Separate from the newly revealed footage from Jan. 7, the panel focused Thursday on a minute-by-minute account of the president’s inaction on Jan. 6, starting with the mob that formed at the Ellipse where then-President Trump was holding a Stop the Steal rally to push the lie that his reelection to a second term was stolen.
For the 187 minutes following that speech, Trump supporters marched to the Capitol building, threatened the lives of members of Congress and then-Vice President Mike Pence, and breached the Capitol, temporarily halting the certification of the 2020 presidential election results and trading blows with police officers.
Trump meanwhile remained quiet. Despite having been told within 15 minutes of leaving the rally stage that the Capitol was under attack, according to the panel, it took 187 minutes for Trump to respond publicly.
"He could not be moved to rise from his dining room table and walk the few steps down the White House hallways into the press briefing room, where cameras were anxiously and desperately waiting to carry his message,” Committee Chairman Bennie Thompson said Thursday, appearing at the hearing remotely due to a Covid-19 diagnosis.
Stationed in the White House dining room with the TV tuned in to Fox News, the president looked on as the insurrection raged.
His pressure campaign to get Pence to subvert the election results had failed.
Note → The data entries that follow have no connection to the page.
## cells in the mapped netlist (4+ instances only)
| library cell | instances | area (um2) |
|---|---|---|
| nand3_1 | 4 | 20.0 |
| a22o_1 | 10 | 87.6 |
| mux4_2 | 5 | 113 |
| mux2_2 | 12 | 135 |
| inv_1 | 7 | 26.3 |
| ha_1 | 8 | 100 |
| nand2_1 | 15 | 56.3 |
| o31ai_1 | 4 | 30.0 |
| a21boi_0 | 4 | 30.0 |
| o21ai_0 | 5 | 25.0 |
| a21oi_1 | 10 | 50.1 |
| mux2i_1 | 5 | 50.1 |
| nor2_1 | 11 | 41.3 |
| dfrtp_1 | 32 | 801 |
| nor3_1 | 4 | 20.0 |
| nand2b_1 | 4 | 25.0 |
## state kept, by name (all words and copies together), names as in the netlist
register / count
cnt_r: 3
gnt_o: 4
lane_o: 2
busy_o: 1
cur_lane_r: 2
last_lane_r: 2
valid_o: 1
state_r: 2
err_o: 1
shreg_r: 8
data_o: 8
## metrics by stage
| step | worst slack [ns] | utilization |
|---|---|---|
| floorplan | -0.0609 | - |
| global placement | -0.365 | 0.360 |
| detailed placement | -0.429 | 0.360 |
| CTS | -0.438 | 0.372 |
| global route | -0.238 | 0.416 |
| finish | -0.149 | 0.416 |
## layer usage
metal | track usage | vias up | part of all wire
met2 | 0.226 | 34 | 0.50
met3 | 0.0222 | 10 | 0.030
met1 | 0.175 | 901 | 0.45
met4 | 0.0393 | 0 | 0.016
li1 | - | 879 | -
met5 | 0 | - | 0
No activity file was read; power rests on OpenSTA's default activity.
`src/rtl/mux16_arbiter_pkg.sv`:
```
// Shared definitions for the two-port Mux16 arbiter: FSM encodings, source
// constants and the saturating burst-counter helper.
package mux16_arbiter_pkg;

    typedef enum logic [1:0] {
        IDLE  = 2'd0,
        OWN_A = 2'd1,
        OWN_B = 2'd2
    } arb_state_e;

    localparam logic       SRC_A   = 1'b0;
    localparam logic       SRC_B   = 1'b1;
    localparam logic [7:0] CNT_MAX = 8'd255;

    function automatic logic [7:0] sat_inc(input logic [7:0] value);
        logic [7:0] result;
        if (value == CNT_MAX) begin
            result = CNT_MAX;
        end else begin
            result = value + 8'd1;
        end
        return result;
    endfunction

endpackage

```
`src/rtl/mux16_arbiter_mux16.sv`:
```
// The existing 16-bit two-input multiplexer shared by both arbiter ports.
module mux16_arbiter_mux16 (
    input  logic [15:0] a,
    input  logic [15:0] b,
    input  logic        sel,
    output logic [15:0] y
);

    assign y = sel ? b : a;

endmodule

```
`src/rtl/mux16_arbiter.sv`:
```
// Round-robin arbiter with bounded bursts: two valid/ready producers share one
// Mux16 datapath feeding a registered valid/ready output stage.
module mux16_arbiter
    import mux16_arbiter_pkg::*;
#(
    parameter int BURST = 4
) (
    input  logic        clk,
    input  logic        reset,
    input  logic        a_valid,
    input  logic [15:0] a_data,
    output logic        a_ready,
    input  logic        b_valid,
    input  logic [15:0] b_data,
    output logic        b_ready,
    output logic        out_valid,
    output logic [15:0] out_data,
    output logic        out_src,
    input  logic        out_ready
);

    localparam logic [7:0] BURST_C = BURST[7:0];

    arb_state_e  state_r;
    logic [7:0]  cnt_r;
    logic        last_r;
    logic        out_valid_r;
    logic [15:0] out_data_r;
    logic        out_src_r;

    logic        load_s;
    logic        sel_s;
    logic        xfer_s;
    logic        go_idle_s;
    logic        same_owner_s;
    logic [15:0] mux_y_s;

    assign load_s = !out_valid_r || out_ready;

    // Grant selection: the owner keeps the datapath until its burst is spent
    // while the other port waits; ties from IDLE alternate against last.
    always_comb begin
        sel_s     = last_r;
        xfer_s    = 1'b0;
        go_idle_s = 1'b0;
        if (load_s) begin
            case (state_r)
                IDLE: begin
                    if (a_valid && b_valid) begin
                        sel_s  = !last_r;
                        xfer_s = 1'b1;
                    end else if (a_valid) begin
                        sel_s  = SRC_A;
                        xfer_s = 1'b1;
                    end else if (b_valid) begin
                        sel_s  = SRC_B;
                        xfer_s = 1'b1;
                    end else begin
                        sel_s  = last_r;
                    end
                end
                OWN_A: begin
                    if (a_valid && ((cnt_r < BURST_C) || !b_valid)) begin
                        sel_s  = SRC_A;
                        xfer_s = 1'b1;
                    end else if (b_valid) begin
                        sel_s  = SRC_B;
                        xfer_s = 1'b1;
                    end else begin
                        go_idle_s = 1'b1;
                    end
                end
                OWN_B: begin
                    if (b_valid && ((cnt_r < BURST_C) || !a_valid)) begin
                        sel_s  = SRC_B;
                        xfer_s = 1'b1;
                    end else if (a_valid) begin
                        sel_s  = SRC_A;
                        xfer_s = 1'b1;
                    end else begin
                        go_idle_s = 1'b1;
                    end
                end
                default: begin
                    go_idle_s = 1'b1;
                end
            endcase
        end else begin
            sel_s = last_r;
        end
    end

    assign same_owner_s = ((sel_s == SRC_A) && (state_r == OWN_A)) ||
                          ((sel_s == SRC_B) && (state_r == OWN_B));

    assign a_ready = !reset && load_s && (sel_s == SRC_A);
    assign b_ready = !reset && load_s && (sel_s == SRC_B);

    mux16_arbiter_mux16 u_mux16 (
        .a   (a_data),
        .b   (b_data),
        .sel (sel_s),
        .y   (mux_y_s)
    );

    // Arbitration state, burst counter and output register; an accepted word
    // overwrites the register even while the old one drains.
    always_ff @(posedge clk or posedge reset) begin
        if (reset) begin
            state_r     <= IDLE;
            cnt_r       <= 8'd0;
            last_r      <= SRC_B;
            out_valid_r <= 1'b0;
            out_data_r  <= 16'h0000;
            out_src_r   <= SRC_A;
        end else if (xfer_s) begin
            out_data_r  <= mux_y_s;
            out_src_r   <= sel_s;
            out_valid_r <= 1'b1;
            last_r      <= sel_s;
            state_r     <= (sel_s == SRC_B) ? OWN_B : OWN_A;
            cnt_r       <= same_owner_s ? sat_inc(cnt_r) : 8'd1;
        end else begin
            if (go_idle_s) begin
                state_r <= IDLE;
                cnt_r   <= 8'd0;
            end else begin
                state_r <= state_r;
                cnt_r   <= cnt_r;
            end
            if (out_valid_r && out_ready) begin
                out_valid_r <= 1'b0;
            end else begin
                out_valid_r <= out_valid_r;
            end
        end
    end

    assign out_valid = out_valid_r;
    assign out_data  = out_data_r;
    assign out_src   = out_src_r;

endmodule

```
### src/rtl/riscv_pkg.sv
// Shared encodings for the multicycle RV32I core: FSM states, opcodes, mux selects, ALU controls.
// Latency: n/a (constants and a pure combinational helper).
// Backpressure: none.
package riscv_pkg;

  // Controller FSM states
  localparam logic [3:0] S_FETCH    = 4'd0;
  localparam logic [3:0] S_DECODE   = 4'd1;
  localparam logic [3:0] S_MEMADR   = 4'd2;
  localparam logic [3:0] S_MEMREAD  = 4'd3;
  localparam logic [3:0] S_MEMWB    = 4'd4;
  localparam logic [3:0] S_MEMWRITE = 4'd5;
  localparam logic [3:0] S_EXECUTER = 4'd6;
  localparam logic [3:0] S_EXECUTEI = 4'd7;
  localparam logic [3:0] S_ALUWB    = 4'd8;
  localparam logic [3:0] S_BEQ      = 4'd9;
  localparam logic [3:0] S_JAL      = 4'd10;

  // Opcodes
  localparam logic [6:0] OP_LW   = 7'b0000011;
  localparam logic [6:0] OP_SW   = 7'b0100011;
  localparam logic [6:0] OP_R    = 7'b0110011;
  localparam logic [6:0] OP_I    = 7'b0010011;
  localparam logic [6:0] OP_LUI  = 7'b0110111;
  localparam logic [6:0] OP_BEQ  = 7'b1100011;
  localparam logic [6:0] OP_JAL  = 7'b1101111;

  // ALU operation class handed to the ALU decoder
  localparam logic [1:0] ALUOP_ADD   = 2'b00;
  localparam logic [1:0] ALUOP_SUB   = 2'b01;
  localparam logic [1:0] ALUOP_FUNCT = 2'b10;
  localparam logic [1:0] ALUOP_PASS  = 2'b11;

  // ALU control
  localparam logic [2:0] ALU_AND   = 3'b000;
  localparam logic [2:0] ALU_OR    = 3'b001;
  localparam logic [2:0] ALU_ADD   = 3'b010;
  localparam logic [2:0] ALU_PASSB = 3'b011;
  localparam logic [2:0] ALU_SUB   = 3'b110;
  localparam logic [2:0] ALU_SLT   = 3'b111;

  // Immediate formats
  localparam logic [2:0] IMM_I = 3'b000;
  localparam logic [2:0] IMM_S = 3'b001;
  localparam logic [2:0] IMM_B = 3'b010;
  localparam logic [2:0] IMM_J = 3'b011;
  localparam logic [2:0] IMM_U = 3'b100;

  // Datapath mux selects
  localparam logic [1:0] SRCA_PC    = 2'b00;
  localparam logic [1:0] SRCA_OLDPC = 2'b01;
  localparam logic [1:0] SRCA_RD1   = 2'b10;
  localparam logic [1:0] SRCB_RD2   = 2'b00;
  localparam logic [1:0] SRCB_IMM   = 2'b01;
  localparam logic [1:0] SRCB_FOUR  = 2'b10;
  localparam logic [1:0] RES_ALUOUT = 2'b00;
  localparam logic [1:0] RES_DATA   = 2'b01;
  localparam logic [1:0] RES_ALURES = 2'b10;

  // Immediate format implied by the opcode; unknown opcodes fall back to I
  function automatic logic [2:0] imm_sel(input logic [6:0] op);
    case (op)
      OP_LW, OP_I: imm_sel = IMM_I;
      OP_SW:       imm_sel = IMM_S;
      OP_BEQ:      imm_sel = IMM_B;
      OP_JAL:      imm_sel = IMM_J;
      OP_LUI:      imm_sel = IMM_U;
      default:     imm_sel = IMM_I;
    endcase
  endfunction

endpackage

### src/rtl/alu_decoder.sv
// Maps the controller's ALU operation class plus funct fields to an ALU control code.
// Latency: purely combinational.
// Backpressure: none.
module alu_decoder
  import riscv_pkg::*;
(
  input  logic [1:0] aluop,
  input  logic [2:0] funct3,
  input  logic       funct7b5,
  input  logic       opb5,
  output logic [2:0] alucontrol,
  output logic       illegal
);

  // Fixed classes pass straight through; the funct class decodes funct3 (sub only for R-type)
  always_comb begin
    alucontrol = ALU_ADD;
    illegal    = 1'b0;
    case (aluop)
      ALUOP_ADD:  alucontrol = ALU_ADD;
      ALUOP_SUB:  alucontrol = ALU_SUB;
      ALUOP_PASS: alucontrol = ALU_PASSB;
      default: begin
        case (funct3)
          3'b000:  alucontrol = (opb5 & funct7b5) ? ALU_SUB : ALU_ADD;
          3'b010:  alucontrol = ALU_SLT;
          3'b110:  alucontrol = ALU_OR;
          3'b111:  alucontrol = ALU_AND;
          default: begin
            alucontrol = ALU_ADD;
            illegal    = 1'b1;
          end
        endcase
      end
    endcase
  end

endmodule

### src/rtl/multicycle_controller.sv
// Moore FSM sequencing RV32I instructions through fetch/decode/execute/memory/writeback.
// Latency: lw 5, sw/R/I/lui/jal 4, beq 3, illegal 2 cycles; outputs combinational from state.
// Backpressure: none; every state advances each cycle, reset low forces all outputs to 0.
module multicycle_controller
  import riscv_pkg::*;
(
  input  logic       clk,
  input  logic       reset_n,
  input  logic [6:0] op,
  input  logic [2:0] funct3,
  input  logic       funct7b5,
  input  logic       zero,
  output logic [2:0] immsrc,
  output logic [1:0] alusrca,
  output logic [1:0] alusrcb,
  output logic [1:0] resultsrc,
  output logic       adrsrc,
  output logic [2:0] alucontrol,
  output logic       irwrite,
  output logic       pcwrite,
  output logic       regwrite,
  output logic       memwrite,
  output logic       illegal
);

  logic [3:0] state, state_nxt;
  logic [1:0] aluop, srca, srcb, rsrc;
  logic       adr, irw, regw, memw, pcupdate, branch, ill_op, ill_funct;
  logic [2:0] alu_ctl;

  // State register; reset abandons any in-flight instruction
  always_ff @(posedge clk or negedge reset_n) begin
    if (!reset_n) state <= S_FETCH;
    else          state <= state_nxt;
  end

  // Per-state control outputs and next-state selection
  always_comb begin
    state_nxt = S_FETCH;
    aluop     = ALUOP_ADD;
    srca      = SRCA_PC;
    srcb      = SRCB_RD2;
    rsrc      = RES_ALUOUT;
    adr       = 1'b0;
    irw       = 1'b0;
    regw      = 1'b0;
    memw      = 1'b0;
    pcupdate  = 1'b0;
    branch    = 1'b0;
    ill_op    = 1'b0;
    case (state)
      S_FETCH: begin
        irw       = 1'b1;
        srcb      = SRCB_FOUR;
        rsrc      = RES_ALURES;
        pcupdate  = 1'b1;
        state_nxt = S_DECODE;
      end
      S_DECODE: begin
        // ALU computes the branch target from OldPC + imm while decoding
        srca = SRCA_OLDPC;
        srcb = SRCB_IMM;
        case (op)
          OP_LW, OP_SW: state_nxt = S_MEMADR;
          OP_R:         state_nxt = S_EXECUTER;
          OP_I, OP_LUI: state_nxt = S_EXECUTEI;
          OP_BEQ:       state_nxt = S_BEQ;
          OP_JAL:       state_nxt = S_JAL;
          default: begin
            state_nxt = S_FETCH;
            ill_op    = 1'b1;
          end
        endcase
      end
      S_MEMADR: begin
        srca      = SRCA_RD1;
        srcb      = SRCB_IMM;
        state_nxt = (op == OP_LW) ? S_MEMREAD : S_MEMWRITE;
      end
      S_MEMREAD: begin
        adr       = 1'b1;
        state_nxt = S_MEMWB;
      end
      S_MEMWB: begin
        rsrc      = RES_DATA;
        regw      = 1'b1;
        state_nxt = S_FETCH;
      end
      S_MEMWRITE: begin
        adr       = 1'b1;
        memw      = 1'b1;
        state_nxt = S_FETCH;
      end
      S_EXECUTER: begin
        srca      = SRCA_RD1;
        aluop     = ALUOP_FUNCT;
        state_nxt = S_ALUWB;
      end
      S_EXECUTEI: begin
        srca      = SRCA_RD1;
        srcb      = SRCB_IMM;
        aluop     = (op == OP_LUI) ? ALUOP_PASS : ALUOP_FUNCT;
        state_nxt = S_ALUWB;
      end
      S_ALUWB: begin
        regw      = 1'b1;
        state_nxt = S_FETCH;
      end
      S_BEQ: begin
        srca      = SRCA_RD1;
        aluop     = ALUOP_SUB;
        branch    = 1'b1;
        state_nxt = S_FETCH;
      end
      S_JAL: begin
        // Link value OldPC + 4 goes to ALUOut; PC takes the target computed in DECODE
        srca      = SRCA_OLDPC;
        srcb      = SRCB_FOUR;
        pcupdate  = 1'b1;
        state_nxt = S_ALUWB;
      end
      default: state_nxt = S_FETCH;
    endcase
  end

  alu_decoder u_alu_decoder (
    .aluop      (aluop),
    .funct3     (funct3),
    .funct7b5   (funct7b5),
    .opb5       (op[5]),
    .alucontrol (alu_ctl),
    .illegal    (ill_funct)
  );

  // Every output is held at zero while reset is asserted
  assign immsrc     = reset_n ? imm_sel(op) : 3'b000;
  assign alusrca    = reset_n ? srca : 2'b00;
  assign alusrcb    = reset_n ? srcb : 2'b00;
  assign resultsrc  = reset_n ? rsrc : 2'b00;
  assign adrsrc     = reset_n & adr;
  assign alucontrol = reset_n ? alu_ctl : 3'b000;
  assign irwrite    = reset_n & irw;
  assign pcwrite    = reset_n & (pcupdate | (branch & zero));
  assign regwrite   = reset_n & regw;
  assign memwrite   = reset_n & memw;
  assign illegal    = reset_n & (ill_op | ill_funct);

endmodule

### config.mk
export PLATFORM = sky130hd
export DESIGN_NAME = multicycle_controller
export DESIGN_NICKNAME = d
export VERILOG_FILES = /design/src/rtl/riscv_pkg.sv /design/src/rtl/alu_decoder.sv /design/src/rtl/multicycle_controller.sv
export SDC_FILE = /design/constraint.sdc
export NUM_CORES = 1
export LEC_CHECK = 0
export ABC_AREA = 0
export ABC_CLOCK_PERIOD_IN_PS = 5350
export CAP_MARGIN = 20
export CELL_PAD_IN_SITES_DETAIL_PLACEMENT = 0
export CELL_PAD_IN_SITES_GLOBAL_PLACEMENT = 2
export CORE_ASPECT_RATIO = 1.1
export CORE_UTILIZATION = 23
export DETAILED_ROUTE_END_ITERATION = 8
export PLACE_DENSITY = 0.87
export SYNTH_ARGS = -nofsm -noshare
export SYNTH_HDL_FRONTEND = slang
export SYNTH_HIERARCHICAL = 1
export SYNTH_SLANG_ARGS = --single-unit
### constraint.sdc
create_clock -name clk -period 5.35 [get_ports clk]
set_input_delay 1.07 -clock clk [delete_from_list [all_inputs] [get_ports clk]]
set_output_delay 1.07 -clock clk [all_outputs]
set_load 0.05 [all_outputs]
==> impl_summary.txt, run 1 <==
----------------------------------------------------
[Layout]
  Regs by FF count ... state: 4 flops
  Non-filler cells in the finished layout ... 151
  Flip-flop count of the largest register after layout ... 4
  Area added between synthesis and finish ... 47.7%
  Register with the most flip-flops ... state
  Number of antenna repair diodes ... 0
  Net count reported at finish ... 134
  Share of layout cells above drive strength 1 ... 7.63%
  Number of fill cells ... 318

[Placed design]
  HPWL after DPL ... 1420 um
  PortBufs ... 31
  RePlAce Congestion ... 0.802
  Count of placed standard cells including taps ... 148
  Pre-CTS WS ... 0.630 ns

[Synth]
  Syn Inst Count ... 91
  Synthesized flop and latch total ... 4
  Post-synth EDFFs ... 0
  Ranking of synthesized cells by area ... dfrtp_1 (14%), nand2b_1 (4.4%), nand3b_1 (4.2%), nor3b_1 (4.2%), nor2_1 (3.7%)
  Most used DFF post-synth ... dfrtp_1
  Yosys Warn Count ... 6
  Share of the synthesized area in the top cell type ... 14.1%
  Cell type with the largest total area after synthesis ... dfrtp_1
  Fraction of the yosys area taken by sequential cells ... 14.1%
  Proportion of synthesized flip-flops having asynchronous set or reset ... 100%
  Total standard cell area after synthesis ... 708 um^2
  Net count of the mapped netlist ... 105
  Mean instance size in the synthesized netlist ... 7.78 um^2
  Distinct cell type count of the synthesized netlist ... 44

[Power]
  Proportion of power drawn by flip-flops and latches ... 24.1%
  Clock group share of total power ... 22.8%
  P per Cell Area ... 158 nW/um^2
  Worst VDD drop ... 96.5 uV
  Net load switching power ... 0.0709 mW
  Lkg Pwr ... 0.371 nW
  Internal ... 0.0947 mW
  Part of the power in combinational logic ... 53.1%
  Switching Fraction ... 42.8%

[GRT]
  Global-route usage over all layers ... 12.3%
  Global route overflow ... 0
  GRT busiest layer ... met2
  Via count of the first global-routing pass ... 723
  Pin count of the biggest net entering global routing ... 19
  Global-route track usage on met2 ... 20.7%
  Antenna violations before repair ... 0
  Fraction of met3 tracks used by global routing ... 2.29%
  Fraction of met1 tracks used by global routing ... 16.1%
  Wire length of the first global-routing pass ... 3060 um

[Flow run]
  Max Cap Violations ... 0

[Route]
  Initial DRC count ... 16
  Vias post-DR ... 794
  Antenna Violating Nets Remaining ... 0
  Number of detailed-routing iterations run before antenna repair ... 4
  DRC violations left ... 0
  Average via count per standard cell ... 5.26
  Average detailed-routed wire length per instance ... 12.7 um
  Routed wire length ... 1920 um

[STA]
  Slew at the pin closest to its max-slew limit ... 0.550 ns
  RSZ-0062 raised after global routing ... false
  Worst-case clock skew ... 0.00583 ns
  Highest clock frequency the design can meet ... 211 MHz
  Final cycle utilization of the critical path ... 88.4%
  Setup violations, final ... 0
  Clock period minus worst slack ... 4.73 ns
  Total negative slack for setup checks ... 0 ns
  Worst hold slack across all endpoints ... 0.701 ns
  Final hold violations ... 0
  Final Worst Setup Slack ... 0.621 ns
  Normalized max-slew margin ... 63.3%
  Max Transition Viols Final ... 0

[Critical path]
  Critical path class ... primary input to output port
  Crit path arrival time ... 3.66 ns
  Kind of capture point of the worst setup path ... output port
  Crit-path max FO ... 7
  Category of the worst setup path launch point ... primary input
  Data required, critical path ... 4.28 ns

[Clock tree]
  Setup Buffers After CTS ... 0
  Register clock-pin slew on the reported worst setup and hold paths ... 0.04 ns
  Num Clock Sinks ... 4
  Clock buffers created by TritonCTS ... 3
  Number of buffers between clock root and the deepest sink ... 2
  CTS H-Tree Depth ... 1
  Root Buffer ... clkbuf_4
  Clock tree from TritonCTS ... built
  Worst-skew pair later-pin latency ... 0.24 ns
  Post-cts sizing count ... 0
  Count of hold-fix buffers inserted at cts ... 0

[Worst hold path]
  Worst min-delay path class ... flop to flop

[Floorplan]
  Row cnt ... 20
  Placeable core region ... 2850 um^2
  Number of placed I/O pins ... 32
  DIE WIDTH ... 54.9 um
  Die outline height ... 60.2 um
  Initial core utilization ... 24.8%
  Die area ... 3310 um^2

[Run status]
  Status ... complete, no violations

----------------------------------------------------
## synth_stat cells (all sizes together), types with 3 or more instances
cell and number:
and3 3, and2 4, nand2b 5, buf 7, a21oi 4, o21ai 3
dfrtp 4, nor3 3, nor3b 4, nor2 7, nor2b 4, nand3b 4
xnor2 3
## power by group through the flow
stage / Clock (mW) / Combinational (mW) / Sequential (mW)
4_1_cts: 0.0395 / 0.0885 / 0.0400
3_5_place_dp: 0 / 0.0883 / 0.0404
3_3_place_gp: 0 / 0.0880 / 0.0405
2_1_floorplan: 0 / 0.0631 / 0.0346
5_1_grt: 0.0422 / 0.0936 / 0.0410
6_report: 0.0377 / 0.0879 / 0.0400
## per-layer routing
layer	share of wire, %	routed length (um)
met3	3.8	72
met1	46	874
met2	51	970
met4	0	0
met5	0	0
## placed cells by master, fill, tap and decap left out, types with 2 or more instances in the layout
cell type,n
clkdlybuf4s50_1,31
nor2_1,7
nand2b_1,5
nand3b_1,4
nor2b_1,4
nor3b_1,4
and2_1,4
a21oi_1,4
dfrtp_1,4
xnor2_1,3
and3_1,3
nor3_1,3
clkbuf_4,3
and3b_1,2
nand4_1,2
o21ai_0,2
nand3_1,2
o31ai_1,2
or3_1,2
a211oi_1,2
o21a_1,2
## critical path, cell delays in order
cell             delay (ns)
clkdlybuf4s50_1        0.57
and4bb_4               0.29
a41oi_1                0.20
nor2b_1                0.09
nand2b_1               0.17
a211oi_1               0.28
a22o_1                 0.19
clkdlybuf4s50_1        0.79
## final timing paths
| kind | startpoint | to | slack [ns] | cells after the start |
|---|---|---|---|---|
| hold reg to reg | state[2] | state[2] | 0.70 | 1 |
| setup reg to reg | state[3] | state[1] | 3.99 | 3 |
| hold / removal | state[2] | state[2] | 0.70 | 1 |
| setup / recovery | op[6] | illegal | 0.62 | 8 |
| max in group asynchronous | reset_n | state[2] | 4.06 | 2 |
| min in group asynchronous | reset_n | state[0] | 1.13 | 2 |
## through the flow
| step | util (%) | total power, mW | area, um^2 |
|---|---|---|---|
| 2_1_floorplan | - | 0.0977 | 708 |
| 3_3_place_gp | 35.9 | 0.129 | 1020 |
| 3_5_place_dp | 35.9 | 0.129 | 1020 |
| 4_1_cts | 36.7 | 0.168 | 1050 |
| 5_1_grt | 36.7 | 0.177 | 1050 |
| 6_report | 36.7 | 0.166 | 1050 |
## cell families after synthesis
| logic type | count (synthesis) | synth area share [%] |
|---|---|---|
| AO/OA/AOI/OAI | 24 | 28.4 |
| XOR/XNOR | 4 | 4.95 |
| buffers and inverters | 9 | 6.71 |
| flip-flops | 4 | 14.1 |
| multiplexers | 1 | 1.41 |
| AND/OR/NAND/NOR | 49 | 44.3 |
## area by class of cell
type	count	area, um^2	share of cell area [%]
Inverter	1	3.75	0.359
Multi-Input combinational cell	78	561	53.6
Tap cell	33	41.3	3.95
Timing Repair Buffer	32	318	30.4
Sequential cell	4	100	9.57
Clock buffer	3	22.5	2.15
No activity file was read; power rests on OpenSTA's default activity.
==> run 2, diff against run 1 <==
--- a/config.mk
+++ b/config.mk
@@ -7,10 +7,8 @@
 export LEC_CHECK = 0
 export ABC_AREA = 0
 export ABC_CLOCK_PERIOD_IN_PS = 5350
-export CAP_MARGIN = 20
 export CELL_PAD_IN_SITES_DETAIL_PLACEMENT = 0
 export CELL_PAD_IN_SITES_GLOBAL_PLACEMENT = 2
-export CORE_ASPECT_RATIO = 1.1
 export CORE_UTILIZATION = 23
 export DETAILED_ROUTE_END_ITERATION = 8
 export PLACE_DENSITY = 0.87
==> run 2 against run 1 <==
  * The run now ends with design-rule violations left
  * Setup slack gained 0.0080 ns
  * Core utilization grew 0.22 points
  * Global-route usage is 0.43 points lower
  * Final cell count down 1.3%
  * Via count grew 0.88%
  * Die area about the same
  * First-iteration DRC count is 44% lower
  * Worst hold slack improved by 0.032 ns
  * Clock-buffer cell count is the same
  * Clock power barely moved
  * Sequential power about the same
  * Critical endpoint unchanged
  * Largest power group unchanged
His efforts to influence officials in the Justice Department to investigate baseless claims of fraud were fruitless. His urging that state officials question the results of the 2020 presidential election that Biden had legitimately won gained no traction.
“Only one thing was achieving President Trump’s goal,” said Representative Liz Cheney, one of two Republicans on the panel, referencing the mob of Trump supporters who laid siege to the Capitol.
The then-president did not call the vice president, the secretary of defense, the attorney general, the secretary of Homeland Security or request a law enforcement response as the rally turned into a violent mob on the Capitol building that resulted in multiple deaths, according to testimony from former White House counsel Pat Cipollone.
In fact, it was Pence who called for the national guard to get to the Capitol.

Representative Adam Kinzinger, the other Republican on the committee, minced no words in his condemnation of Trump.
"Whatever your politics, whatever you think about the election, we all must agree on this: Donald Trump's actions on Jan. 6 [were] a supreme violation of his oath of office and a complete dereliction of duty to our nation. It is a stain on our history,” Kinzinger said.